彼女自身、幾度となく提督にアプローチをかけたものの、真面目な彼には逆効果になると感じた陸奥は、こんな方法を考えた。
それは、自分以外の他の艦娘を提督にアプローチさせ、自分はさりげなくフォローに回るという形で提督への好感を上げていくというものだった。 押してダメなら引いてみろ、まじめな性格の提督には真っ向からやるより搦め手から攻めた方がいいと陸奥は考えたのだ。
そしてこの作戦に使う艦娘に、陸奥は潮に白羽の矢を立てた。
うまく提督にアプローチさせるよう潮を誘導し、二人が親密になったところを自分がフォローに回るということで、徐々に提督へ自分を売り込んでいった。
その結果、見事作戦は成功。 さりげなく提督と潮を気遣う自分の姿に彼は惹かれていき、念願のケッコンカッコカリの相手として、自分が選ばれたのであった。
陸奥は潮が去っていった廊下を見ながら、スッと手をスカートのポケットに潜り込ませる。
そこに入っていたものを手に取って、陸奥はにっこりとほほ笑んだ。
「…ねえ、潮。 四葉のクローバーの花言葉って知ってる?」
「一つは幸運。 そして、もう一つはね……」
「『私の物になってください』 よ…」
陸奥がスカートのポケットから取り出したもの。 それは四葉のクローバーが描かれたきれいなブローチだった。
陽光に照らされ美しく輝くブローチを見て、彼女は黒く濁った瞳のまま、うっとりとした表情を浮かべる。

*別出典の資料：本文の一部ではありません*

--- config.mk ---
export PLATFORM = sky130hd
export DESIGN_NAME = cau_div_stage
export DESIGN_NICKNAME = d
export VERILOG_FILES = /design/src/rtl/cau_pkg.sv /design/src/rtl/cau_div_stage.sv
export SDC_FILE = /design/constraint.sdc
export NUM_CORES = 1
export LEC_CHECK = 0
export BUFFER_PORTS_ARGS = -buffer_cell sky130_fd_sc_hd__buf_2
export CAP_MARGIN = 20
export CORE_MARGIN = 3
export CORE_UTILIZATION = 34
export DETAILED_ROUTE_END_ITERATION = 7
export PLACE_DENSITY = 0.7
export SLEW_MARGIN = 20
export SYNTH_ARGS = -nofsm -noshare
export SYNTH_HDL_FRONTEND = slang
export SYNTH_SLANG_ARGS = --single-unit
--- constraint.sdc ---
create_clock -name clk -period 1.3 [get_ports clk]
set_input_delay 0.13 -clock clk [delete_from_list [all_inputs] [get_ports clk]]
set_output_delay 0.13 -clock clk [all_outputs]
set_load 0.05 [all_outputs]
--- src/rtl/cau_pkg.sv ---
package cau_pkg;

	localparam int PART_WIDTH = 16;
	localparam int FRAC_BITS  = 8;
	localparam int PROD_W     = 2 * PART_WIDTH;
	localparam int MAG_W      = 2 * PART_WIDTH + 2;
	localparam int REM_W      = 3 * PART_WIDTH + 1;
	localparam int CMP_W      = MAG_W + FRAC_BITS + PART_WIDTH;
	localparam int DIV_STAGES = PART_WIDTH;

	typedef enum logic [1:0] {
		OP_ADD = 2'd0,
		OP_SUB = 2'd1,
		OP_MUL = 2'd2,
		OP_DIV = 2'd3
	} op_t;

	typedef struct packed {
		op_t                          op;
		logic signed [PART_WIDTH-1:0] a_real;
		logic signed [PART_WIDTH-1:0] a_imag;
		logic signed [PART_WIDTH-1:0] b_real;
		logic signed [PART_WIDTH-1:0] b_imag;
	} in_t;

	typedef struct packed {
		logic signed [PART_WIDTH-1:0] res_real;
		logic signed [PART_WIDTH-1:0] res_imag;
		logic                         div_zero;
		logic                         overflow;
	} out_t;

	typedef struct packed {
		logic                  big;
		logic                  neg;
		logic [MAG_W-1:0]      mag;
		logic [REM_W-1:0]      rem;
		logic [PART_WIDTH-1:0] quo;
	} lane_t;

	typedef struct packed {
		logic              is_div;
		logic              dz;
		logic [PROD_W-1:0] den;
		lane_t             re;
		lane_t             im;
	} pipe_t;

	typedef struct packed {
		logic [PART_WIDTH-1:0] bits;
		logic                  ovf;
	} part_t;

	function automatic part_t clamp_part(input logic neg, input logic [MAG_W-1:0] m);
		logic [MAG_W-1:0] half;
		part_t r;
		half = MAG_W'(1) << (PART_WIDTH - 1);
		r.ovf = 1'b0;
		if (neg) begin
			if (m > half) begin
				r.ovf = 1'b1;
				r.bits = half[PART_WIDTH-1:0];
			end else begin
				r.bits = PART_WIDTH'(MAG_W'(0) - m);
			end
		end else begin
			if (m > half - MAG_W'(1)) begin
				r.ovf = 1'b1;
				r.bits = PART_WIDTH'(half - MAG_W'(1));
			end else begin
				r.bits = m[PART_WIDTH-1:0];
			end
		end
		return r;
	endfunction

endpackage

--- src/rtl/cau_div_stage.sv ---
module cau_div_stage (
	input  logic           clk,
	input  logic           arst_n,
	input  logic           en,
	input  logic           valid_i,
	input  cau_pkg::pipe_t data_i,
	output logic           valid_o,
	output cau_pkg::pipe_t data_o
);
	import cau_pkg::*;

	logic [REM_W-1:0] dsh;
	pipe_t            nxt;
	logic             ge_re, ge_im;
	logic [REM_W-1:0] nr_re, nr_im;

	// one restoring step per lane, remainder shifts left each stage
	always_comb begin
		dsh = REM_W'(data_i.den) << (PART_WIDTH - 1);
		nxt = data_i;
		ge_re = data_i.re.rem >= dsh;
		ge_im = data_i.im.rem >= dsh;
		nr_re = ge_re ? data_i.re.rem - dsh : data_i.re.rem;
		nr_im = ge_im ? data_i.im.rem - dsh : data_i.im.rem;
		nxt.re.rem = nr_re << 1;
		nxt.im.rem = nr_im << 1;
		nxt.re.quo = {data_i.re.quo[PART_WIDTH-2:0], ge_re};
		nxt.im.quo = {data_i.im.quo[PART_WIDTH-2:0], ge_im};
	end

	always_ff @(posedge clk or negedge arst_n) begin
		if (!arst_n) begin
			valid_o <= 1'b0;
		end else if (en) begin
			valid_o <= valid_i;
		end
	end

	always_ff @(posedge clk) begin
		if (en) begin
			data_o <= nxt;
		end
	end

endmodule

==> out/summary.json <==
{
  "critical_path": {
    "worst_path_dominant_cell_family": "compound AO/OA/AOI/OAI gates",
    "crit_path_max_fanout": 7,
    "timing.setup.critical_path_class": "in2reg",
    "critPathArrivalTime_ps": 2490,
    "endpoint_kind_of_the_worst_setup_timing_path": "register",
    "critical_path.most_common_cell": "buf_12",
    "required_ps": 1600,
    "critical_path_cell_sequence": "buf_12 -> ha_4 -> fa_2 -> nand2b_4 -> a21oi_4 -> o21ai_4 -> a211oi_4 -> nor3b_4 -> o31ai_4 -> buf_6 -> buf_12 -> mux2_4",
    "critical_path.n_buffers_inverters": 3,
    "worst_path_largest_cell_delay_ps": 360,
    "crit_path_start_kind": "input port",
    "cp_slowest_cell": "a211oi_4"
  },
  "clocking": {
    "tritoncts.num_buffers": 27,
    "cts_tree": "yes",
    "clockRootBuffer": "clkbuf_16",
    "clock_slew_at_reported_path_ffs_ps": 60,
    "clk-insertion-delay-late_ps": 550,
    "tritoncts_num_sinks": 235,
    "cts_buffer_depth": 3,
    "htreeDepth": 1
  },
  "layout": {
    "layout-area-overhead-vs-synth_pct": 96.1,
    "nets": 2304,
    "instances_no_fill": 2468,
    "final_layout_size_suffix_gt1_share_pct": 54.5,
    "finish.utilization_pct": 67.9
  },
  "yosys": {
    "netlist_top_cells_area": "edfxtp_1 (60%), ha_1 (6.9%), a21oi_1 (3.7%)",
    "synth_seq_area_share_pct": 60.4,
    "dominantRegCellSynth": "edfxtp_1",
    "syn_inst": 955,
    "number_of_enable_flip_flop_cells_after_synthesis": 234,
    "post_synthesis_sequential_element_count": 235,
    "netlist.area_leader.share_pct": 60.2,
    "syn-mean-instance-area_um2": 12.2,
    "most_numerous_cell_in_the_yosys_netlist": "edfxtp_1",
    "syn_area_um2": 11700,
    "most_frequent_cells_after_synthesis": "edfxtp_1 (234), a21oi_1 (87), nand2_1 (85)",
    "yosysWarnings": 0,
    "synth.largest_area_cell": "edfxtp_1",
    "yosys.cell_types.count": 71,
    "synthArstFlopShare_pct": 0.426
  },
  "sta": {
    "fin_crit_sh_pct": 168,
    "max_freq_mhz": 457,
    "shortest_period_the_worst_path_allows_ps": 2190,
    "rsz0062_at_grt": "true",
    "timing.final.ws_setup_ps": -886,
    "finalClockSkew_ps": 0,
    "setup_viol_count_final": 81,
    "timing_max_transition_violations_final": 0,
    "number_of_hold_violations_in_the_final_report": 0
  },
  "die": {
    "die-height_um": 191,
    "pin_count": 477,
    "die_w_um": 191,
    "floorplan.initialDensity_pct": 34.7,
    "die_outline_area_um2": 36600,
    "num_rows": 67,
    "core_area_um2": 33700
  },
  "place": {
    "buffer_ports.inserted": 472,
    "dp_cells": 2143,
    "dp_hpwl_um": 36800,
    "post-place-ws_ps": -1700,
    "routabilityCongestion": 0.895
  },
  "pwr": {
    "comb_power_share_pct": 36.7,
    "p_leak_nw": 9.93,
    "max-vdd-ir-drop_mv": 1.02,
    "power.density_cell_area_nw_per_um2": 1220,
    "cell_internal_pwr_mw": 18.4,
    "switching_share_pct": 34.2,
    "power.sequential.fraction_pct": 34.5,
    "clkPwrFrac_pct": 28.8,
    "switchingPower_mw": 9.57
  },
  "detailed_routing": {
    "drtIter0Drc": 696,
    "antenna_violating_nets_post_route": 0,
    "detail_route.vias_per_cell": 5.07,
    "routed-via-count": 12500,
    "route.final.wire_length_um": 54500,
    "detail_routed_net_length_per_standard_cell_um": 22.1,
    "drc_errors": 0,
    "wl_met2_um": 27300,
    "route.top_layer_used": "met5",
    "met3_layer_wire_length_in_the_routed_design_um": 4350,
    "m1WireLength_um": 19000,
    "drt-pass1-iter-count": 5
  },
  "global_routing": {
    "number_of_antenna_violations_at_the_first_check_in_global_routing": 11,
    "number_of_global_route_vias_before_repair": 13000,
    "grt_max_degree": 55,
    "grt_first_pass_wirelength_um": 75200,
    "grt.overflow.total": 0,
    "grtUsageTotal_pct": 27.0
  },
  "status": {
    "violations": "negative setup slack",
    "outcome": "finished, violations left"
  },
  "min_path": {
    "worst_hold_path_type": "in2reg"
  },
  "run": {
    "max_cap_viol_count": 0
  }
}
==> power groups by stage <==
stage          clock network (mW)  registers [mW]  logic [mW]
4_1_cts                      8.18            9.56        9.52
6_report                     8.04            9.64        10.3
5_1_grt                      8.51            9.70        10.7
2_1_floorplan                   0            12.4        2.20
3_3_place_gp                    0            9.66        8.00
3_5_place_dp                    0            9.67        8.07
==> timing repair <==
action,4_1_cts,5_1_grt
hold buffers,225,1
cloned,7,1
buffers inserted,36,13
gates resized for setup,319,309
endpoints found under the hold margin,227,1
pin swaps,50,44
setup endpoints to repair,158,193
==> state kept, by name, summed over array words and instances, names as in the netlist <==
register and flops:
valid_o 1, data_o 234
==> cells by family after synthesis <==
| kind of cell | share of synthesized area (%) |
|---|---|
| other cells | 0.0321 |
| buf+inv | 2.96 |
| flops | 60.4 |
| compound gates | 13.6 |
| mux | 1.24 |
| fa+ha+maj | 7.20 |
| xor+xnor | 4.20 |
| simple gates | 10.3 |
==> final cells by class <==
class	instances	area, um^2
Fill cell	2384	10800
Timing Repair Buffer	1048	8510
Sequential cell	235	7050
Multi-Input combinational cell	638	5590
Clock buffer	29	683
Tap cell	448	561
Inverter	48	250
Clock inverter	17	236
Antenna cell	5	12.5
==> through the flow <==
step           cell area, um^2  hold slack, ps  setup TNS, ps  power (mW)
2_1_floorplan            12100            -166         -77570        14.6
3_3_place_gp             17200           -94.8        -104490        17.7
3_5_place_dp             17200           -86.4        -104110        17.7
4_1_cts                  22000            -233         -49820        27.3
5_1_grt                  22900            17.0         -58770        28.9
6_report                 22900            21.9         -53190        28.0
==> cells in the final DEF (no fill, tap or decap), drive strengths merged, types with 19 or more instances in the layout <==
cell type,netlist,final
a21oi,87,87
buf,13,807
clkbuf,22,44
dlygate4sd3,0,226
edfxtp,234,234
ha,64,64
inv,48,52
nand2,85,85
nand4,19,19
nor2,59,59
o21ai,70,70
xnor2,32,32
xor2,24,24
==> routing by layer <==
| metal | track usage (%) | vias up |
|---|---|---|
| met3 | 6.35 | 199 |
| met1 | 29.3 | 5993 |
| met5 | 0 | - |
| met4 | 15.7 | 12 |
| li1 | - | 5701 |
| met2 | 48.0 | 612 |
==> path summary, 6_finish.rpt <==
check / start / end / slack, ps / cells past startpoint
min: data_i[43] / data_o[44]$_DFFE_PP_ / 20 / 4
min reg2reg: valid_o$_DFFE_PN0P_ / valid_o$_DFFE_PN0P_ / 540 / 1
max: data_i[202] / data_o[146]$_DFFE_PP_ / -890 / 12
max reg2reg: valid_o$_DFFE_PN0P_ / valid_o$_DFFE_PN0P_ / 540 / 1
min in group asynchronous: arst_n / valid_o$_DFFE_PN0P_ / 450 / 3
max in group asynchronous: arst_n / valid_o$_DFFE_PN0P_ / 750 / 3
Note: power is estimated with default switching activity, not from simulation.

「提督はね、初めて私と一緒に遊びに行ってくれたとき、お礼と言ってこのブローチをくれたの。 初めてのプレゼントを、私に送ってくれたのよ」
「それ以来、私は彼の物。 彼が望むなら、私はこの身も心も喜んでささげるわ。 でもね、他の子にあの人を盗られるなんて、私にはとても耐えられないのよ…」
「…だから、ごめんね潮。 あなたの幸せまで私の物にしちゃって。 だけど、私は幸せになるわ。 貴方がくれた分まで、私は提督と幸せになるからね♪」
そう声高々に叫びながら、そっとブローチを戻す陸奥。
濁った瞳とゆがんだ笑みで今はそこにいない潮に謝ると、彼女は最愛の人に会うべく執務室へと歩みを進めるのであった。